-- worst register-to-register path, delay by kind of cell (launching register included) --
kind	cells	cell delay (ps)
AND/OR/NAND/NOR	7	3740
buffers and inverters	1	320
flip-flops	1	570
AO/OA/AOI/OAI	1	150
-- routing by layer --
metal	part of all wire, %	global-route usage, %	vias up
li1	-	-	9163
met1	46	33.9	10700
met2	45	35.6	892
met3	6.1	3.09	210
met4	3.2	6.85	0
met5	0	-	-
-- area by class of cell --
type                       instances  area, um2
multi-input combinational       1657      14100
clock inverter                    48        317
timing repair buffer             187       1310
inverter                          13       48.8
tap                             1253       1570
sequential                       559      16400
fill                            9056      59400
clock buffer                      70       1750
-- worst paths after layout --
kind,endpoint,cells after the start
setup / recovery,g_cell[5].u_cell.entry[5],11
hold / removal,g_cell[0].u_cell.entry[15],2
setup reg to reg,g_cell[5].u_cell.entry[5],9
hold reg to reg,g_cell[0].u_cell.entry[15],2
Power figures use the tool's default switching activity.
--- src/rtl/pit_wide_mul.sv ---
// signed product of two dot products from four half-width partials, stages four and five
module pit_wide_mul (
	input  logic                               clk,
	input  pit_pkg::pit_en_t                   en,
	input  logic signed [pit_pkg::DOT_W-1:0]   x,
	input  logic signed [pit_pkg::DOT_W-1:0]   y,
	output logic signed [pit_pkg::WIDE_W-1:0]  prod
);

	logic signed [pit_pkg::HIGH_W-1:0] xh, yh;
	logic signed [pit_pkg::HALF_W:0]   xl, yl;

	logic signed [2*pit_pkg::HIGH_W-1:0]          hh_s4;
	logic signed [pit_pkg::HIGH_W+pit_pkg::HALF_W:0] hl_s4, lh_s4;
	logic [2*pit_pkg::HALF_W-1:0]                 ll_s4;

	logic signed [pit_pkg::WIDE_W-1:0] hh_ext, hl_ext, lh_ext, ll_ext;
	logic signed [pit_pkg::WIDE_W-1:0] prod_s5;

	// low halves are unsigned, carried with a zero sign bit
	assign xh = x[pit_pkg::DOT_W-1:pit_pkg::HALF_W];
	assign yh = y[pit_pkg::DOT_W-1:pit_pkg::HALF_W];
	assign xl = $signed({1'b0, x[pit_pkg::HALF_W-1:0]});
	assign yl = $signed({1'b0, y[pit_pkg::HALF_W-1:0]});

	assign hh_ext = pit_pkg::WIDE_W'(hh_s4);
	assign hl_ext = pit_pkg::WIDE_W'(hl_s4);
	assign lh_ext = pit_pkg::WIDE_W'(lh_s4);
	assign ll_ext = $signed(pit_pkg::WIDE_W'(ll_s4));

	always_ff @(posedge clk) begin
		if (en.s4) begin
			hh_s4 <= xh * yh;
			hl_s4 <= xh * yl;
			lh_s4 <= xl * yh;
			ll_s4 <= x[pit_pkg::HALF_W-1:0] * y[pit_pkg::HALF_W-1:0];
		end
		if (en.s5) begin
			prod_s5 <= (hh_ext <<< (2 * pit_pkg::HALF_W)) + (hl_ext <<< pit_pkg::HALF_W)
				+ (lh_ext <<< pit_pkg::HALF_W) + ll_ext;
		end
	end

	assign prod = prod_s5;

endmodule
# # # #
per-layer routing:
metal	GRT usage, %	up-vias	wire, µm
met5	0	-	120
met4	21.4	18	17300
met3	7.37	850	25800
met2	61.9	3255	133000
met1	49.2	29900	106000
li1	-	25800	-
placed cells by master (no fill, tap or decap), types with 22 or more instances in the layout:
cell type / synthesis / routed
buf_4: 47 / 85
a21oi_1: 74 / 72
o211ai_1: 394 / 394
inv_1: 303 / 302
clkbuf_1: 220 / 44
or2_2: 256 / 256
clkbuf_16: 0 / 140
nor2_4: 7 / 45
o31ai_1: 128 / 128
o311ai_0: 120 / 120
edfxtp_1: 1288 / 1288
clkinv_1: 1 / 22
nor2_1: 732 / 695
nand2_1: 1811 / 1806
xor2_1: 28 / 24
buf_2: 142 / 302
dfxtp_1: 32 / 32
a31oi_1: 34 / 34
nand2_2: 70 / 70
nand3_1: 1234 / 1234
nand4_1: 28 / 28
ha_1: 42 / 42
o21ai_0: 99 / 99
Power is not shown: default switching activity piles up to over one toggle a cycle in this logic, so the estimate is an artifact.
# # # #
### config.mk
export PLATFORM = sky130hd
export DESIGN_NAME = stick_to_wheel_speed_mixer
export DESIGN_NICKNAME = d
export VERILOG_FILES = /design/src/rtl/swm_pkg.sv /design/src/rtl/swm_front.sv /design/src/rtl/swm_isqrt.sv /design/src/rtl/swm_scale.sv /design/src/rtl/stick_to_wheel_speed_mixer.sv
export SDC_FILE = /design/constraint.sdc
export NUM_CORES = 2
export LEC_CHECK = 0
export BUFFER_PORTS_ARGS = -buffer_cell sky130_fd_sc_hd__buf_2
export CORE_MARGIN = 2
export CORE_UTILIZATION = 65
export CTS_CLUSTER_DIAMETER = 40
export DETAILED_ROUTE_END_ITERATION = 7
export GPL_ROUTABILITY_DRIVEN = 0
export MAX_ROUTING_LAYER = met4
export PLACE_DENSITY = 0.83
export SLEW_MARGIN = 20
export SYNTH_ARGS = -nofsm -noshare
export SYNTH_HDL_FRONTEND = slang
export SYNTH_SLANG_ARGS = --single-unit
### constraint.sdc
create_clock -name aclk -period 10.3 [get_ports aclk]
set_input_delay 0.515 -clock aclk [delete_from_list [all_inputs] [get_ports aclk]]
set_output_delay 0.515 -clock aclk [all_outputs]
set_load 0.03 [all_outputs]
# # # #
▶ EXERCISE BRIEF
Copy every line of the records above that contains "kind".

▶ REPLY
-- worst register-to-register path, delay by kind of cell (launching register included) --
kind	cells	cell delay (ps)
kind,endpoint,cells after the start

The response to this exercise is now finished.